BP Pledges Angola, Azerbaijan Oil
Tony Hayward, chief executive officer of BP Plc, left, Carl-Henric Svanberg, chairman of BP Plc, center, and Robert Dudley, incoming chief executive officer of BP Plc. Photographer: Rupert Hartley

Aug. 16 (Bloomberg) -- BP Plc is pledging oil sales from Angola and Azerbaijan to raise $5 billion of loans as it builds a cleanup fund for the worst U.S. environmental disaster.

The company is borrowing $3 billion backed by income from Angolan operations, lenders said, and $2 billion linked to revenue from the Azeri-Chirag-Deepwater Gunashli field off the coast of Azerbaijan.

Europe’s second-biggest oil company has lost 38 percent of its value since the Gulf of Mexico well blew up on April 20, spilling about 4.9 million barrels of crude. The London-based company is seeking $30 billion from asset sales around the world to fund the cleanup and arranged $12 billion of bank credit lines in the second quarter.
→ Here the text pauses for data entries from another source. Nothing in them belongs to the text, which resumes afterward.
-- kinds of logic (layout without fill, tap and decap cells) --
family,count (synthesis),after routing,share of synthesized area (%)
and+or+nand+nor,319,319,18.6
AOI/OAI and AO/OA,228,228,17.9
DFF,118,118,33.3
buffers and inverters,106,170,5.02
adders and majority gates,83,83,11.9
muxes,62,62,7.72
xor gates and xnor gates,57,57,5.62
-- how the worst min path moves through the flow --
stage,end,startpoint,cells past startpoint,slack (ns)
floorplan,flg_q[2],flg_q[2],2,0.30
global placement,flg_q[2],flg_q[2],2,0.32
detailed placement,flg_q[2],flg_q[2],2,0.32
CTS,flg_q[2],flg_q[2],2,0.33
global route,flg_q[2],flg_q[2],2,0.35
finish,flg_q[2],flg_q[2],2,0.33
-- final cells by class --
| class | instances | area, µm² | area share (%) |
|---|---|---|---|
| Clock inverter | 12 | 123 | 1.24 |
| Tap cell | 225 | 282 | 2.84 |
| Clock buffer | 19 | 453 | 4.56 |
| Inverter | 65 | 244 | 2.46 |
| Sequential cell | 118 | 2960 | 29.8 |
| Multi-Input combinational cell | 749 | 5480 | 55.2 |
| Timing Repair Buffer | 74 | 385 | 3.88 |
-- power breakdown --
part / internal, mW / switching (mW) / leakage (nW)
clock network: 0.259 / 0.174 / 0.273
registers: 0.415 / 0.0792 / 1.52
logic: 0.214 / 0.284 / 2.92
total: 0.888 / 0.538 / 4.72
--- src/hw/rtl/wavetable_voice_mixer_macros.svh ---
// Assertion macros for the voice mixer; ASSERT_OFF removes them.
`ifndef WAVETABLE_VOICE_MIXER_MACROS_SVH
`define WAVETABLE_VOICE_MIXER_MACROS_SVH
`ifndef ASSERT_OFF
`define WVM_ASSERT_IMP(name, ante, cons, msg) \
  name: assert property (@(posedge clk) disable iff (!rst_n) (ante) |-> (cons)) else $error(msg);
`define WVM_ASSERT_NXT(name, ante, cons, msg) \
  name: assert property (@(posedge clk) disable iff (!rst_n) (ante) |=> (cons)) else $error(msg);
`else
`define WVM_ASSERT_IMP(name, ante, cons, msg)
`define WVM_ASSERT_NXT(name, ante, cons, msg)
`endif
`endif

--- src/hw/rtl/wvm_pkg.sv ---
`timescale 1ns / 1ps
package wvm_pkg;
  localparam logic [2:0] ACT_POOL    = 3'd0;
  localparam logic [2:0] ACT_VOICE   = 3'd1;
  localparam logic [2:0] ACT_LOOP    = 3'd2;
  localparam logic [2:0] ACT_ONESHOT = 3'd3;
  localparam logic [2:0] ACT_RENDER  = 3'd4;

  localparam int MUL_A_W = 33;
  localparam int MUL_B_W = 18;
  localparam int MUL_P_W = 51;
  localparam int ACC_W   = 26;
  localparam int SUM_W   = 22;

  typedef logic signed [MUL_A_W-1:0] mul_a_t;
  typedef logic signed [MUL_B_W-1:0] mul_b_t;
  typedef logic signed [MUL_P_W-1:0] mul_p_t;

  function automatic logic signed [SUM_W-1:0] sat_sum(input logic signed [ACC_W-1:0] x);
    logic signed [ACC_W-1:0] hi;
    logic signed [ACC_W-1:0] lo;
    hi = ACC_W'(signed'(22'sh1FFFFF));
    lo = ACC_W'(signed'(22'sh200000));
    if (x > hi) return 22'sh1FFFFF;
    if (x < lo) return 22'sh200000;
    return x[SUM_W-1:0];
  endfunction
endpackage

--- src/hw/rtl/wvm_mul.sv ---
`timescale 1ns / 1ps
module wvm_mul (
  input  logic            clk,
  input  wvm_pkg::mul_a_t a,
  input  wvm_pkg::mul_b_t b,
  output wvm_pkg::mul_p_t p_r
);
  import wvm_pkg::*;

  mul_p_t p_nxt;

  assign p_nxt = MUL_P_W'(a) * MUL_P_W'(b);

  always_ff @(posedge clk) begin
    p_r <= p_nxt;
  end
endmodule
--- src/hdl/hrhp_pkg.sv ---
`timescale 1ns / 1ps
`default_nettype none

package hrhp_pkg;

  typedef enum logic [3:0] {
    PH_METHOD  = 4'd0,
    PH_URL     = 4'd1,
    PH_VERSION = 4'd2,
    PH_VER_LF  = 4'd3,
    PH_NAME    = 4'd4,
    PH_VALUE   = 4'd5,
    PH_VAL_LF  = 4'd6,
    PH_END_LF  = 4'd7,
    PH_DONE    = 4'd8,
    PH_ERROR   = 4'd9
  } phase_e;

  localparam logic [7:0] CH_SP    = 8'h20;
  localparam logic [7:0] CH_CR    = 8'h0D;
  localparam logic [7:0] CH_LF    = 8'h0A;
  localparam logic [7:0] CH_COLON = 8'h3A;
  localparam logic [7:0] CH_BAD   = 8'hFF;

  localparam logic [1:0] ST_BUSY = 2'd0;
  localparam logic [1:0] ST_DONE = 2'd1;
  localparam logic [1:0] ST_ERR  = 2'd2;

  localparam logic [2:0] KIND_METHOD  = 3'd0;
  localparam logic [2:0] KIND_URL     = 3'd1;
  localparam logic [2:0] KIND_VERSION = 3'd2;
  localparam logic [2:0] KIND_NAME    = 3'd3;
  localparam logic [2:0] KIND_VALUE   = 3'd4;

  typedef struct packed {
    logic [7:0] data_byte;
    logic       stream_end;
  } in_t;

  typedef struct packed {
    logic       char_valid;
    logic [7:0] char_out;
    logic [2:0] field_kind;
    logic       field_end;
    logic [1:0] parse_status;
  } out_t;

  // Field kind reported for each phase; finished phases report the method kind.
  function automatic logic [2:0] phase_kind(input phase_e ph);
    logic [2:0] k;
    case (ph)
      PH_METHOD:  k = KIND_METHOD;
      PH_URL:     k = KIND_URL;
      PH_VERSION: k = KIND_VERSION;
      PH_VER_LF:  k = KIND_VERSION;
      PH_NAME:    k = KIND_NAME;
      PH_VALUE:   k = KIND_VALUE;
      PH_VAL_LF:  k = KIND_VALUE;
      PH_END_LF:  k = KIND_NAME;
      default:    k = KIND_METHOD;
    endcase
    return k;
  endfunction

endpackage

`default_nettype wire

--- src/hdl/http_request_header_parser_top.sv ---
// Each result is registered in the output buffer before it is offered on the output.
// Throughput: one byte per cycle; the parser state update is a single
// registered pass, and a two-entry output buffer keeps input flowing while
// one result waits. Input stalls only when both buffer entries are held.
// Reset (rst_ni low, asynchronous) returns the parser to the method phase
// and empties the output buffer.
`timescale 1ns / 1ps
`default_nettype none

module http_request_header_parser_top #(
  parameter int MAX_FIELD_BYTES = 1023
) (
  input  wire                  clk_i,
  input  wire                  rst_ni,
  input  wire                  in_valid_i,
  output logic                 in_stall_o,
  input  wire hrhp_pkg::in_t   in_data_i,
  output logic                 out_valid_o,
  input  wire                  out_stall_i,
  output hrhp_pkg::out_t       out_data_o
);

  logic           take;
  logic           full;
  hrhp_pkg::out_t res;

  assign in_stall_o = full;
  assign take       = in_valid_i && !full;

  hrhp_parser #(
    .MaxFieldBytes(MAX_FIELD_BYTES)
  ) u_parser (
    .clk_i  (clk_i),
    .rst_ni (rst_ni),
    .take_i (take),
    .item_i (in_data_i),
    .res_o  (res)
  );

  hrhp_out_buf u_out_buf (
    .clk_i       (clk_i),
    .rst_ni      (rst_ni),
    .push_i      (take),
    .push_data_i (res),
    .full_o      (full),
    .out_valid_o (out_valid_o),
    .out_stall_i (out_stall_i),
    .out_data_o  (out_data_o)
  );

endmodule

`default_nettype wire

--- src/hdl/hrhp_parser.sv ---
`timescale 1ns / 1ps
`default_nettype none

module hrhp_parser #(
  parameter int MaxFieldBytes = 1023
) (
  input  wire                   clk_i,
  input  wire                   rst_ni,
  input  wire                   take_i,
  input  wire hrhp_pkg::in_t    item_i,
  output hrhp_pkg::out_t        res_o
);

  localparam int LenW = $clog2(MaxFieldBytes + 1);
  localparam logic [LenW-1:0] MaxLen = LenW'(MaxFieldBytes);

  hrhp_pkg::phase_e phase_q, phase_d;
  logic             seen_q, seen_d;
  logic [LenW-1:0]  len_q, len_d;

  logic       valid, fend, err, active;
  logic [1:0] status;
  logic [2:0] kind;
  logic [7:0] b;

  assign b      = item_i.data_byte;
  assign active = (phase_q <= hrhp_pkg::PH_END_LF);

  always_comb begin
    phase_d = phase_q;
    seen_d  = seen_q;
    len_d   = len_q;
    valid   = 1'b0;
    fend    = 1'b0;
    err     = 1'b0;
    status  = hrhp_pkg::ST_BUSY;
    kind    = hrhp_pkg::phase_kind(phase_q);

    if (!active) begin
      status = (phase_q == hrhp_pkg::PH_DONE) ? hrhp_pkg::ST_DONE : hrhp_pkg::ST_ERR;
      kind   = hrhp_pkg::KIND_METHOD;
    end else if (item_i.stream_end || b == hrhp_pkg::CH_BAD) begin
      err = 1'b1;
    end else begin
      case (phase_q)
        hrhp_pkg::PH_METHOD, hrhp_pkg::PH_URL: begin
          if (b == hrhp_pkg::CH_SP) begin
            fend    = 1'b1;
            phase_d = (phase_q == hrhp_pkg::PH_METHOD) ? hrhp_pkg::PH_URL
                                                       : hrhp_pkg::PH_VERSION;
            seen_d  = 1'b0;
            len_d   = '0;
          end else if (b == hrhp_pkg::CH_CR || len_q >= MaxLen) begin
            err = 1'b1;
          end else begin
            len_d = len_q + 1'b1;
            valid = 1'b1;
          end
        end
        hrhp_pkg::PH_VERSION: begin
          if (b == hrhp_pkg::CH_CR) begin
            phase_d = hrhp_pkg::PH_VER_LF;
          end else if (len_q >= MaxLen) begin
            err = 1'b1;
          end else begin
            len_d = len_q + 1'b1;
            valid = 1'b1;
          end
        end
        hrhp_pkg::PH_VER_LF, hrhp_pkg::PH_VAL_LF: begin
          if (b != hrhp_pkg::CH_LF) begin
            err = 1'b1;
          end else begin
            fend    = 1'b1;
            phase_d = hrhp_pkg::PH_NAME;
            seen_d  = 1'b0;
            len_d   = '0;
          end
        end
        hrhp_pkg::PH_END_LF: begin
          if (b != hrhp_pkg::CH_LF) begin
            err = 1'b1;
          end else begin
            phase_d = hrhp_pkg::PH_DONE;
            status  = hrhp_pkg::ST_DONE;
          end
        end
        hrhp_pkg::PH_NAME, hrhp_pkg::PH_VALUE: begin
          if (b == hrhp_pkg::CH_CR) begin
            phase_d = (phase_q == hrhp_pkg::PH_NAME) ? hrhp_pkg::PH_END_LF
                                                     : hrhp_pkg::PH_VAL_LF;
          end else if (phase_q == hrhp_pkg::PH_NAME && b == hrhp_pkg::CH_COLON) begin
            fend    = 1'b1;
            phase_d = hrhp_pkg::PH_VALUE;
            seen_d  = 1'b0;
            len_d   = '0;
          end else begin
            // Leading spaces are dropped until the first other byte.
            seen_d = seen_q | (b != hrhp_pkg::CH_SP);
            if (seen_d) begin
              if (len_q >= MaxLen) begin
                err = 1'b1;
              end else begin
                len_d = len_q + 1'b1;
                valid = 1'b1;
              end
            end
          end
        end
        default: begin
          err = 1'b1;
        end
      endcase
    end

    if (err) begin
      phase_d = hrhp_pkg::PH_ERROR;
      status  = hrhp_pkg::ST_ERR;
      valid   = 1'b0;
      fend    = 1'b0;
    end
  end

  always_ff @(posedge clk_i or negedge rst_ni) begin
    if (!rst_ni) begin
      phase_q <= hrhp_pkg::PH_METHOD;
      seen_q  <= 1'b0;
      len_q   <= '0;
    end else if (take_i) begin
      phase_q <= phase_d;
      seen_q  <= seen_d;
      len_q   <= len_d;
    end
  end

  assign res_o.char_valid   = valid;
  assign res_o.char_out     = valid ? b : 8'h00;
  assign res_o.field_kind   = kind;
  assign res_o.field_end    = fend;
  assign res_o.parse_status = status;

`ifndef NO_ASSERTIONS
  a_done_sticky: assert property (@(posedge clk_i) disable iff (!rst_ni)
    phase_q == hrhp_pkg::PH_DONE |=> phase_q == hrhp_pkg::PH_DONE)
    else $error("parser left the done phase");

  a_err_enters_error: assert property (@(posedge clk_i) disable iff (!rst_ni)
    take_i && res_o.parse_status == hrhp_pkg::ST_ERR |=> phase_q == hrhp_pkg::PH_ERROR)
    else $error("error reported without entering the error phase");

  a_len_bound: assert property (@(posedge clk_i) disable iff (!rst_ni)
    len_q <= MaxLen)
    else $error("field length beyond limit");

  a_text_busy: assert property (@(posedge clk_i) disable iff (!rst_ni)
    res_o.char_valid |-> res_o.parse_status == hrhp_pkg::ST_BUSY)
    else $error("text byte passed with a final status");
`endif

endmodule

`default_nettype wire

--- src/hdl/hrhp_out_buf.sv ---
`timescale 1ns / 1ps
`default_nettype none

module hrhp_out_buf (
  input  wire                  clk_i,
  input  wire                  rst_ni,
  input  wire                  push_i,
  input  wire hrhp_pkg::out_t  push_data_i,
  output logic                 full_o,
  output logic                 out_valid_o,
  input  wire                  out_stall_i,
  output hrhp_pkg::out_t       out_data_o
);

  // Two entries: the head drives the port, the spare catches a result
  // produced while the head is stalled.
  logic [1:0]     cnt_q, cnt_d;
  hrhp_pkg::out_t head_q, spare_q;
  logic           pop;

  assign out_valid_o = (cnt_q != 2'd0);
  assign full_o      = (cnt_q == 2'd2);
  assign pop         = out_valid_o && !out_stall_i;
  assign out_data_o  = head_q;

  always_comb begin
    cnt_d = cnt_q;
    case ({push_i, pop})
      2'b10:   cnt_d = cnt_q + 2'd1;
      2'b01:   cnt_d = cnt_q - 2'd1;
      default: cnt_d = cnt_q;
    endcase
  end

  always_ff @(posedge clk_i or negedge rst_ni) begin
    if (!rst_ni) begin
      cnt_q <= 2'd0;
    end else begin
      cnt_q <= cnt_d;
    end
  end

  always_ff @(posedge clk_i) begin
    if (cnt_q == 2'd2 && pop) begin
      head_q <= spare_q;
    end else if (push_i && (cnt_q == 2'd0 || pop)) begin
      head_q <= push_data_i;
    end
    if (push_i && cnt_q == 2'd1 && !pop) begin
      spare_q <= push_data_i;
    end
  end

`ifndef NO_ASSERTIONS
  a_cnt_range: assert property (@(posedge clk_i) disable iff (!rst_ni)
    cnt_q != 2'd3)
    else $error("buffer count out of range");

  a_no_push_full: assert property (@(posedge clk_i) disable iff (!rst_ni)
    push_i |-> cnt_q != 2'd2)
    else $error("transfer into a full buffer");

  a_fill_spare: assert property (@(posedge clk_i) disable iff (!rst_ni)
    cnt_q == 2'd1 && push_i && !pop |=> cnt_q == 2'd2)
    else $error("spare entry not taken");
`endif

endmodule

`default_nettype wire

--- config.mk ---
export PLATFORM = sky130hd
export DESIGN_NAME = http_request_header_parser_top
export DESIGN_NICKNAME = d
export VERILOG_FILES = /design/src/hdl/hrhp_pkg.sv /design/src/hdl/http_request_header_parser_top.sv /design/src/hdl/hrhp_parser.sv /design/src/hdl/hrhp_out_buf.sv
export SDC_FILE = /design/constraint.sdc
export NUM_CORES = 1
export LEC_CHECK = 0
export BUFFER_PORTS_ARGS = -buffer_cell sky130_fd_sc_hd__buf_2
export CAP_MARGIN = 25
export CORE_MARGIN = 2
export CORE_UTILIZATION = 28
export DETAILED_ROUTE_END_ITERATION = 10
export PLACE_DENSITY = 0.46
export SLEW_MARGIN = 0
export SYNTH_ARGS = -nofsm -noshare
export SYNTH_HDL_FRONTEND = slang
export SYNTH_SLANG_ARGS = --single-unit
--- constraint.sdc ---
create_clock -name clk_i -period 3.1 [get_ports clk_i]
set_clock_uncertainty 0.15 [all_clocks]
set_input_delay 0 -clock clk_i [delete_from_list [all_inputs] [get_ports clk_i]]
set_output_delay 0 -clock clk_i [all_outputs]
set_load 0.02 [all_outputs]
## src/rtl/button_gesture_detector_macros.svh

```systemverilog
// assertion helpers shared by the gesture detector modules
`ifndef BUTTON_GESTURE_DETECTOR_MACROS_SVH
`define BUTTON_GESTURE_DETECTOR_MACROS_SVH

// checked on every clock edge outside reset
`define BGD_ASSERT(lbl, prop, msg) \
  lbl: assert property (@(posedge clk) disable iff (rst) prop) else $error(msg);

// checked on every clock edge, reset included
`define BGD_ASSERT_ALWAYS(lbl, prop, msg) \
  lbl: assert property (@(posedge clk) prop) else $error(msg);

`endif

```

## src/rtl/bgd_pkg.sv

```systemverilog
`default_nettype none

package bgd_pkg;

  localparam int unsigned TickW  = 16;
  localparam int unsigned DebW   = 3;
  localparam int unsigned ShakeW = 8;
  localparam int unsigned RepW   = 4;
  localparam int unsigned CfgDataW = 16;
  localparam int unsigned CfgIdxW  = 3;

  localparam logic [TickW-1:0] TickMax = '1;
  localparam logic [DebW-1:0]  DebMax  = '1;
  localparam logic [RepW-1:0]  RepMax  = '1;

  // configuration register indexes
  localparam logic [CfgIdxW-1:0] REG_ACTIVE_LEVEL = 3'd0;
  localparam logic [CfgIdxW-1:0] REG_DEBOUNCE     = 3'd1;
  localparam logic [CfgIdxW-1:0] REG_SHAKE_OFF    = 3'd2;
  localparam logic [CfgIdxW-1:0] REG_SHORT        = 3'd3;
  localparam logic [CfgIdxW-1:0] REG_LONG         = 3'd4;
  localparam logic [CfgIdxW-1:0] REG_CLAMP        = 3'd5;

  // configuration reset values
  localparam logic              RstActiveLevel = 1'b0;
  localparam logic [DebW-1:0]   RstDebounce    = 3'd3;
  localparam logic [ShakeW-1:0] RstShakeOff    = 8'd2;
  localparam logic [TickW-1:0]  RstShort       = 16'd60;
  localparam logic [TickW-1:0]  RstLong        = 16'd200;
  localparam logic [TickW-1:0]  RstClamp       = 16'd0;

  typedef enum logic [3:0] {
    EV_NONE       = 4'd0,
    EV_DOWN       = 4'd1,
    EV_UP         = 4'd2,
    EV_SINGLE     = 4'd4,
    EV_DOUBLE     = 4'd5,
    EV_LONG_START = 4'd6,
    EV_LONG_HOLD  = 4'd7,
    EV_CLAMP      = 4'd8
  } event_t;

  typedef enum logic [2:0] {
    ST_IDLE     = 3'd0,
    ST_PRESSED  = 3'd1,
    ST_RELEASED = 3'd2,
    ST_REPEAT   = 3'd3,
    ST_LONG     = 3'd5,
    ST_HELD     = 3'd6
  } state_t;

  typedef struct packed {
    logic              press_level;
    logic [DebW-1:0]   settle_ticks;
    logic [ShakeW-1:0] shake_off_ticks;
    logic [TickW-1:0]  gap_ticks;
    logic [TickW-1:0]  long_ticks;
    logic [TickW-1:0]  clamp_err_ticks;
  } cfg_t;

  typedef struct packed {
    event_t          fired_event;
    logic            repeat_fired;
    event_t          latched_event;
    logic [RepW-1:0] repeat_count;
  } res_t;

endpackage

`default_nettype wire

```

## src/rtl/bgd_core.sv

```systemverilog
`default_nettype none

`include "button_gesture_detector_macros.svh"

module bgd_core
  import bgd_pkg::*;
(
  input  wire logic clk,
  input  wire logic rst,
  input  wire logic step,
  input  wire logic pin_sample,
  input  wire cfg_t cfg,
  output res_t      res
);

  state_t          state, state_next;
  logic [TickW-1:0] tick_count, tick_count_next;
  logic [DebW-1:0]  debounce_count, debounce_count_next;
  logic             stable_level, stable_level_next;
  logic [RepW-1:0]  press_repeats, press_repeats_next;
  event_t           last_event, last_event_next;

  logic [TickW-1:0] tick_inc;
  logic [DebW-1:0]  deb_inc;
  logic             pressed;
  logic             long_on;
  logic [TickW-1:0] shake_ext;
  event_t           fired;
  logic             rep;

  always_ff @(posedge clk) begin
    if (rst) begin
      state          <= ST_IDLE;
      tick_count     <= '0;
      debounce_count <= '0;
      stable_level   <= 1'b0;
      press_repeats  <= '0;
      last_event     <= EV_NONE;
    end else if (step) begin
      state          <= state_next;
      tick_count     <= tick_count_next;
      debounce_count <= debounce_count_next;
      stable_level   <= stable_level_next;
      press_repeats  <= press_repeats_next;
      last_event     <= last_event_next;
    end
  end

  always_comb begin
    tick_inc  = (tick_count != TickMax) ? tick_count + 1'b1 : tick_count;
    deb_inc   = (debounce_count != DebMax) ? debounce_count + 1'b1 : debounce_count;
    shake_ext = {{(TickW-ShakeW){1'b0}}, cfg.shake_off_ticks};
    long_on   = (cfg.long_ticks != '0);

    // debounce: the stable level moves after a run of differing samples
    stable_level_next   = stable_level;
    debounce_count_next = '0;
    if (pin_sample != stable_level) begin
      if (deb_inc >= cfg.settle_ticks) begin
        stable_level_next = pin_sample;
      end else begin
        debounce_count_next = deb_inc;
      end
    end
    pressed = (stable_level_next == cfg.press_level);

    state_next         = state;
    tick_count_next    = tick_inc;
    press_repeats_next = press_repeats;
    last_event_next    = last_event;
    fired              = EV_NONE;
    rep                = 1'b0;

    case (state)
      ST_IDLE: begin
        if (pressed) begin
          if (tick_inc >= shake_ext) begin
            fired              = EV_DOWN;
            tick_count_next    = '0;
            press_repeats_next = {{(RepW-1){1'b0}}, 1'b1};
            state_next         = ST_PRESSED;
          end
        end else begin
          last_event_next = EV_NONE;
          tick_count_next = '0;
        end
      end
      ST_PRESSED: begin
        if (!pressed) begin
          if (tick_inc >= shake_ext) begin
            fired           = EV_UP;
            tick_count_next = '0;
            state_next      = ST_RELEASED;
          end
        end else if (tick_inc > cfg.long_ticks) begin
          if (long_on) fired = EV_LONG_START;
          state_next = ST_LONG;
        end
      end
      ST_RELEASED: begin
        if (pressed) begin
          fired = EV_DOWN;
          rep   = 1'b1;
          if (press_repeats != RepMax) press_repeats_next = press_repeats + 1'b1;
          tick_count_next = '0;
          state_next      = ST_REPEAT;
        end else if (tick_inc > cfg.gap_ticks) begin
          if (press_repeats == RepW'(1)) begin
            fired = EV_SINGLE;
          end else if (press_repeats == RepW'(2)) begin
            fired = EV_DOUBLE;
          end
          state_next = ST_IDLE;
        end
      end
      ST_REPEAT: begin
        if (!pressed) begin
          fired = EV_UP;
          if (tick_inc < cfg.gap_ticks) begin
            tick_count_next = '0;
            state_next      = ST_RELEASED;
          end else begin
            state_next = ST_IDLE;
          end
        end else if (tick_inc > cfg.gap_ticks) begin
          state_next = ST_IDLE;
        end
      end
      ST_LONG: begin
        if (pressed) begin
          if (long_on) fired = EV_LONG_HOLD;
          state_next = ST_HELD;
        end else begin
          fired      = EV_UP;
          state_next = ST_IDLE;
        end
      end
      ST_HELD: begin
        if (pressed) begin
          // stuck button: clamp the counter so the error fires every tick
          if (cfg.clamp_err_ticks != '0 && tick_inc > cfg.clamp_err_ticks) begin
            tick_count_next = cfg.clamp_err_ticks;
            fired           = EV_CLAMP;
          end
        end else begin
          fired      = EV_UP;
          state_next = ST_IDLE;
        end
      end
      default: begin
        state_next = ST_IDLE;
      end
    endcase

    if (fired != EV_NONE) last_event_next = fired;

    res.fired_event   = fired;
    res.repeat_fired  = rep;
    res.latched_event = last_event_next;
    res.repeat_count  = press_repeats_next;
  end

  `BGD_ASSERT(a_repeats_live, (state != ST_IDLE) |-> (press_repeats != '0), "no press counted in an active gesture")
  `BGD_ASSERT(a_repeat_is_down, res.repeat_fired |-> (res.fired_event == EV_DOWN), "repeat without a press down")
  `BGD_ASSERT_ALWAYS(a_reset_idle, rst |=> (state == ST_IDLE && tick_count == '0), "reset left the machine active")

endmodule

`default_nettype wire

```

## src/rtl/button_gesture_detector.sv

```systemverilog
`default_nettype none

`include "button_gesture_detector_macros.svh"

// Debounces a sampled button pin and classifies gestures (press down and up,
// repeat press, single and double click, long press start and hold, stuck
// button clamp). Every sample transfer gives exactly one result transfer. A
// sample is taken in every cycle while the result register is free or being
// emptied, and its result appears in the next cycle; the combinational gesture
// step between the state registers and the result register sets that rate.
// Configuration writes go to the register named by cfg_index and should be
// made while no result is pending.

module button_gesture_detector
  import bgd_pkg::*;
(
  input  wire logic                clk,
  input  wire logic                rst,
  input  wire logic                cfg_write,
  input  wire logic [CfgIdxW-1:0]  cfg_index,
  input  wire logic [CfgDataW-1:0] cfg_data,
  input  wire logic                sample_valid,
  output logic                     sample_stall,
  input  wire logic                pin_sample,
  output logic                     result_valid,
  input  wire logic                result_stall,
  output logic [3:0]               fired_event,
  output logic                     repeat_fired,
  output logic [3:0]               latched_event,
  output logic [RepW-1:0]          repeat_count
);

  cfg_t cfg;
  res_t step_res;
  res_t result;
  logic sample_take;

  assign sample_stall = result_valid & result_stall;
  assign sample_take  = sample_valid & ~sample_stall;

  always_ff @(posedge clk) begin
    if (rst) begin
      cfg.press_level     <= RstActiveLevel;
      cfg.settle_ticks    <= RstDebounce;
      cfg.shake_off_ticks <= RstShakeOff;
      cfg.gap_ticks       <= RstShort;
      cfg.long_ticks      <= RstLong;
      cfg.clamp_err_ticks <= RstClamp;
    end else if (cfg_write) begin
      case (cfg_index)
        REG_ACTIVE_LEVEL: cfg.press_level     <= cfg_data[0];
        REG_DEBOUNCE:     cfg.settle_ticks    <= cfg_data[DebW-1:0];
        REG_SHAKE_OFF:    cfg.shake_off_ticks <= cfg_data[ShakeW-1:0];
        REG_SHORT:        cfg.gap_ticks       <= cfg_data[TickW-1:0];
        REG_LONG:         cfg.long_ticks      <= cfg_data[TickW-1:0];
        REG_CLAMP:        cfg.clamp_err_ticks <= cfg_data[TickW-1:0];
        default: ;
      endcase
    end
  end

  bgd_core u_core (
    .clk        (clk),
    .rst        (rst),
    .step       (sample_take),
    .pin_sample (pin_sample),
    .cfg        (cfg),
    .res        (step_res)
  );

  // result register, refilled on the same edge it is emptied
  always_ff @(posedge clk) begin
    if (rst) begin
      result_valid <= 1'b0;
    end else if (sample_take) begin
      result_valid <= 1'b1;
    end else if (!result_stall) begin
      result_valid <= 1'b0;
    end
  end

  always_ff @(posedge clk) begin
    if (sample_take) result <= step_res;
  end

  assign fired_event   = result.fired_event;
  assign repeat_fired  = result.repeat_fired;
  assign latched_event = result.latched_event;
  assign repeat_count  = result.repeat_count;

  `BGD_ASSERT(a_take_gives_result, sample_take |=> result_valid, "sample transfer gave no result")
  `BGD_ASSERT(a_latch_follows_fire, (result_valid && fired_event != EV_NONE) |-> (latched_event == fired_event), "fired event not latched")

endmodule

`default_nettype wire
```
BP has paid out $6.1 billion so far, the company said Aug. 9.

“This is an unusual situation for BP to be in, with the balance of power having shifted toward lenders following the oil spill,” said Anke Richter, a credit strategist at Conduit Capital Markets Ltd. in London. “BP would be happy to pledge added security to improve banks’ confidence in lending and reduce its cost of funding.”

Interest Margin

Royal Bank of Scotland Group Plc and Societe Generale SA are arranging the Azerbaijan loan, while BNP Paribas SA and Standard Chartered Plc are coordinating the Angola facility.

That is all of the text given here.